→ **Assignment**
Of the entries below, return exactly those lines that fall between the one containing "top delay family" and the one containing "- between 20000 and 30000 um", the two end lines included.

*** Opening of Data provided ***

$ cat config.mk
export PLATFORM = sky130hd
export DESIGN_NAME = id_stage
export DESIGN_NICKNAME = d
export VERILOG_FILES = /design/src/rtl/id_stage.sv
export SDC_FILE = /design/constraint.sdc
export NUM_CORES = 1
export LEC_CHECK = 0
export ABC_CLOCK_PERIOD_IN_PS = 3000
export CORE_UTILIZATION = 55
export DETAILED_ROUTE_END_ITERATION = 6
export PLACE_DENSITY_LB_ADDON = 0.12
export SYNTH_ARGS = -nofsm -noshare
export SYNTH_HDL_FRONTEND = slang
export SYNTH_SLANG_ARGS = --single-unit
$ cat constraint.sdc
create_clock -name clk -period 3 [get_ports clk]
set_clock_uncertainty 0.05 [all_clocks]
set_input_delay 0.3 -clock clk [delete_from_list [all_inputs] [get_ports clk]]
set_output_delay 0.3 -clock clk [all_outputs]
set_load 0.05 [all_outputs]
$ cat src/rtl/id_stage.sv
// Decode / operand-fetch stage: owns the register file and the ID/EX pipeline register.
// Optional macro DECODE_BYPASS_EN adds a write-through bypass from the writeback port to the operand reads.
module id_stage #(
   parameter int unsigned DATA_W   = 16,
   parameter int unsigned REG_AW   = 4,
   parameter int unsigned ZERO_REG = 1
) (
   input  logic              clk,
   input  logic              rst,
   input  logic              if_valid,
   input  logic [15:0]       if_instr,
   output logic              id_ready,
   input  logic              stall,
   input  logic              flush,
   input  logic              wb_en,
   input  logic [REG_AW-1:0] wb_addr,
   input  logic [DATA_W-1:0] wb_data,
   output logic              ex_valid,
   output logic [15:0]       ex_instr,
   output logic [DATA_W-1:0] ex_ain,
   output logic [DATA_W-1:0] ex_bin,
   output logic [REG_AW-1:0] ex_dest,
   output logic              ex_wr
);

   localparam int unsigned NREGS  = 2 ** REG_AW;
   localparam logic [3:0]  OP_JAL = 4'b1001;

   logic [DATA_W-1:0] rf [NREGS];
   logic [3:0]        op;
   logic [REG_AW-1:0] rd, rs, rt;
   logic              wb_live;
   logic [DATA_W-1:0] ain_c, bin_c;
   logic              wr_c;
   logic [REG_AW-1:0] dest_c;

   assign op       = if_instr[15:12];
   assign rd       = REG_AW'(if_instr[11:8]);
   assign rs       = REG_AW'(if_instr[7:4]);
   assign rt       = REG_AW'(if_instr[3:0]);
   assign id_ready = !stall;

   // A write to R0 is discarded when R0 is hardwired to zero.
   assign wb_live = wb_en && !((ZERO_REG != 0) && (wb_addr == '0));

   always_ff @(posedge clk) begin
      if (rst) begin
         for (int unsigned i = 0; i < NREGS; i++) rf[i] <= '0;
      end else if (wb_live) begin
         rf[wb_addr] <= wb_data;
      end
   end

   // Operand read; the R0 override is applied last so it beats the bypass.
   always_comb begin
      ain_c = rf[rs];
      bin_c = rf[rt];
`ifdef DECODE_BYPASS_EN
      if (wb_live && (wb_addr == rs)) ain_c = wb_data;
      if (wb_live && (wb_addr == rt)) bin_c = wb_data;
`endif
      if ((ZERO_REG != 0) && (rs == '0)) ain_c = '0;
      if ((ZERO_REG != 0) && (rt == '0)) bin_c = '0;
   end

   // Register-writing opcodes; JAL links into the top register.
   always_comb begin
      wr_c   = 1'b0;
      dest_c = rd;
      case (op)
         4'b0000, 4'b0001, 4'b0010, 4'b0011, 4'b0101, 4'b0110,
         4'b1001, 4'b1010, 4'b1011, 4'b1100, 4'b1101: wr_c = 1'b1;
         default:                                      wr_c = 1'b0;
      endcase
      if (op == OP_JAL) dest_c = '1;
   end

   // ID/EX register: reset > flush > stall > capture/bubble.
   always_ff @(posedge clk) begin
      if (rst) begin
         ex_valid <= 1'b0;
         ex_wr    <= 1'b0;
         ex_instr <= '0;
         ex_ain   <= '0;
         ex_bin   <= '0;
         ex_dest  <= '0;
      end else if (flush) begin
         ex_valid <= 1'b0;
         ex_wr    <= 1'b0;
      end else if (!stall) begin
         ex_valid <= if_valid;
         if (if_valid) begin
            ex_instr <= if_instr;
            ex_ain   <= ain_c;
            ex_bin   <= bin_c;
            ex_dest  <= dest_c;
            ex_wr    <= wr_c;
         end else begin
            ex_wr    <= 1'b0;
         end
      end
   end

endmodule

==> flow_summary.rst <==
.. list-table::
   :header-rows: 1

   * - Metric
     - Value
   * - Result of the run
     - finished clean
   * - Final max-slew violation count
     - 0
   * - Minimum clock period after layout
     - 2.13 ns
   * - Clock latency of the later-clocked register in the worst-skew pair
     - between 0.5 and 0.6 ns
   * - Post-CTS Setup Bufs
     - 0
   * - Final Hold Vio Count
     - 0
   * - Setup TNS after final layout
     - 0 ns
   * - Largest net degree at the start of global routing
     - 41
   * - Peak supply drop
     - 0.328 mV
   * - Cell type with the highest aggregate area in the netlist
     - sky130_fd_sc_hd__edfxtp_1
   * - Pwr dens
     - between 500 and 600 nW/um^2
   * - Final Instance Area
     - ~18000 um^2
   * - Cell depth of the worst flop-to-flop path
     - 3
   * - Main synth FF type
     - sky130_fd_sc_hd__edfxtp_1
   * - Required @ worst endpoint
     - between 2 and 3 ns
   * - Total detailed-routing wirelength
     - just under 40000 um
   * - Hold Crit Endpoint
     - ex_instr[2]
   * - Die height
     - 168 um
   * - Portion of synthesized cell area occupied by the leading cell type
     - 0.504
   * - Commonest cells in the synthesized netlist
     - sky130_fd_sc_hd__edfxtp_1, sky130_fd_sc_hd__and2_1, sky130_fd_sc_hd__mux4_2
   * - Total of flip-flops plus latches after synthesis
     - between 300 and 400
   * - Clock tree from TritonCTS
     - done
   * - Number of primary I/O pins
     - 97
   * - Count of buffer and inverter cells on the critical path
     - 1
   * - Final worst-path cycle share
     - 0.709
   * - Library cell with the highest instance count after synthesis
     - sky130_fd_sc_hd__edfxtp_1
   * - CP top delay family
     - buffers and inverters
   * - Share of synthesized area occupied by flip-flops and latches
     - 0.575
   * - Worst path cell trace
     - clkdlybuf4s50_1
   * - Overall die area
     - roughly 28000 um^2
   * - Number of rows created at floorplan
     - 60
   * - DR vias/cell
     - just over 6
   * - End-of-flow core utilization
     - 0.662
   * - Type of the worst setup path
     - reg -> out
   * - Critical Path End Type
     - output pin
   * - Layout cell share with drive strength beyond 1
     - 0.229
   * - Area delta synth->final
     - 17.6%
   * - Violation count after the first detailed-routing iteration
     - around 990
   * - Worst Path Arrival
     - ~1.8 ns
   * - Final setup vio count
     - 0
   * - Detailed placer's ending HPWL
     - between 20000 and 30000 um
   * - Crit Reg-Reg Startpoint
     - rf[15][12]
   * - Critical Path Fanout Max
     - 2
   * - Number of global-route vias before repair
     - about 9600
   * - Number of nets in the final layout
     - 1165
   * - Starting density of the core
     - 0.562
   * - Number of enable-type register cells in the synthesized netlist
     - 256
   * - Count of cell instances traversed by the critical path
     - 1
   * - Overall via count from detail_route
     - approximately 9400
   * - CTS clock-pin slew for the worst setup and hold paths
     - approximately 0.060 ns
   * - Path category of the worst min-delay check
     - in -> reg
   * - PostCTS Resize Cnt
     - 0
   * - TritonCTS Buffers
     - 35
   * - Horizontal extent of the die
     - 168 um
   * - Transition time at the pin with the least slew margin
     - ~0.7 ns
   * - # H-tree levels
     - 2
   * - Wire length of the first global-routing pass
     - approximately 59000 um
   * - Overall global routing resource usage
     - 0.288
   * - Cell area after technology mapping
     - between 15000 and 20000 um^2
   * - Initial antenna violation count
     - 1
   * - Static power due to leakage
     - ~6.3 nW
   * - Delay contributed by the slowest stage of the critical path
     - roughly 0.84 ns
   * - Antenna violation net count after detailed routing
     - 0
   * - Bufs on Longest Clock Path
     - 3
   * - Number of distinct library cells after synthesis
     - 32
   * - FMAX
     - approximately 470 MHz
   * - Residual DRC count
     - 0
   * - CTS sink cnt
     - 310
   * - Core ar.
     - 27100 um^2
   * - RSZ-0062 raised after global routing
     - false
   * - Number of input and output port buffers inserted
     - 96
   * - Warnings, synthesis
     - 0
   * - Element type at the critical path start
     - register
   * - Number of detailed-routing iterations run before antenna repair
     - 5
   * - Crit path from
     - ex_ain[2]
   * - Cell count after synthesis
     - slightly above 1000
   * - Final weighted congestion of routability-driven global placement
     - around 0.84
   * - Master cell of the clock root buffer
     - sky130_fd_sc_hd__clkbuf_16
   * - Area of placed instances
     - between 15000 and 20000 um^2
   * - Total of max-cap violations
     - 0
   * - Max_slew headroom
     - 0.538
   * - Hold depth
     - 3
   * - Critical register-to-register path endpoint
     - ex_ain[12]
   * - Aggregate global routing overflow
     - 0
   * - DR WL/cell
     - between 20 and 30 um
   * - Filler cells
     - 1939
   * - Per-instance average area after synthesis
     - about 15 um^2
   * - Post-synthesis async set-or-reset flop share
     - 0
   * - Hold_buf cts
     - 0
   * - Slowest cell on crit path
     - sky130_fd_sc_hd__clkdlybuf4s50_1
   * - Final-layout worst hold slack
     - between 0.15 and 0.2 ns
   * - Hold wc startpoint
     - if_instr[2]
   * - Flop-to-flop setup slack
     - roughly 1.4 ns
   * - Cells taking the most area after synthesis
     - sky130_fd_sc_hd__edfxtp_1, sky130_fd_sc_hd__mux4_2, sky130_fd_sc_hd__and2_1, sky130_fd_sc_hd__dfxtp_1, sky130_fd_sc_hd__mux2i_1
[state kept, by name, summed over array words and instances, names as in the netlist]
signal    cells
rf          256
ex_valid      1
ex_bin       16
ex_ain       16
ex_instr     16
ex_dest       4
ex_wr         1
[through the flow]
step | power (mW) | setup slack, ns | std cells
6_report | 10.2 | 0.872 | 1519
5_1_grt | 10.5 | 0.846 | 1519
4_1_cts | 10.3 | 0.884 | 1518
3_5_place_dp | 6.30 | 0.486 | 1456
3_3_place_gp | 6.28 | 0.554 | 1456
2_1_floorplan | 5.83 | 0.308 | 1027
[cells in the final DEF, fill, tap and decap left out, types with 5 or more instances in the layout]
master                            count
sky130_fd_sc_hd__a21oi_1             16
sky130_fd_sc_hd__and2_1             240
sky130_fd_sc_hd__buf_12               9
sky130_fd_sc_hd__buf_4               48
sky130_fd_sc_hd__clkbuf_16           36
sky130_fd_sc_hd__clkbuf_8             5
sky130_fd_sc_hd__clkdlybuf4s50_1     89
sky130_fd_sc_hd__clkinv_1             6
sky130_fd_sc_hd__clkinv_2             7
sky130_fd_sc_hd__conb_1              16
sky130_fd_sc_hd__dfxtp_1             54
sky130_fd_sc_hd__edfxtp_1           256
sky130_fd_sc_hd__mux2i_1             66
sky130_fd_sc_hd__mux4_2             128
sky130_fd_sc_hd__nand2_1             35
sky130_fd_sc_hd__nand3_1             34
sky130_fd_sc_hd__nor2_1              12
sky130_fd_sc_hd__nor3_1               5
sky130_fd_sc_hd__o21ai_2              8
sky130_fd_sc_hd__o221ai_1            32
[cell type report]
cell class                      count  area [um^2]  share of cell area
Inverter                            5         18.8             0.00105
Multi-Input combinational cell    620         6160               0.343
Sequential cell                   310         8770               0.489
Tap cell                          372          465              0.0260
Clock buffer                       46          990              0.0552
Timing Repair Buffer              149         1450              0.0807
Clock inverter                     16         85.1             0.00474
Antenna cell                        1         2.50            0.000140
[report_power, final]
| group | leakage (nW) | total, mW | internal [mW] | switching (mW) |
|---|---|---|---|---|
| combinational | 2.92 | 1.18 | 0.532 | 0.650 |
| clock | 0.537 | 4.02 | 2.33 | 1.69 |
| sequential | 2.88 | 5.02 | 4.90 | 0.125 |
[worst max path at each step]
stage | to | slack (ns)
2_1_floorplan | rf[4][0] | 0.31
4_1_cts | ex_ain[5] | 0.88
3_5_place_dp | ex_bin[3] | 0.49
3_3_place_gp | ex_ain[13] | 0.55
6_report | ex_ain[2] | 0.87
5_1_grt | ex_bin[0] | 0.85
[tightest hold or removal path: stages]
cell                      delay, ns
sky130_fd_sc_hd__buf_2         0.24
sky130_fd_sc_hd__nand2_1       0.11
sky130_fd_sc_hd__a21oi_1       0.05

*** Close of Data provided ***

→ **Task output**
   * - CP top delay family
     - buffers and inverters
   * - Share of synthesized area occupied by flip-flops and latches
     - 0.575
   * - Worst path cell trace
     - clkdlybuf4s50_1
   * - Overall die area
     - roughly 28000 um^2
   * - Number of rows created at floorplan
     - 60
   * - DR vias/cell
     - just over 6
   * - End-of-flow core utilization
     - 0.662
   * - Type of the worst setup path
     - reg -> out
   * - Critical Path End Type
     - output pin
   * - Layout cell share with drive strength beyond 1
     - 0.229
   * - Area delta synth->final
     - 17.6%
   * - Violation count after the first detailed-routing iteration
     - around 990
   * - Worst Path Arrival
     - ~1.8 ns
   * - Final setup vio count
     - 0
   * - Detailed placer's ending HPWL
     - between 20000 and 30000 um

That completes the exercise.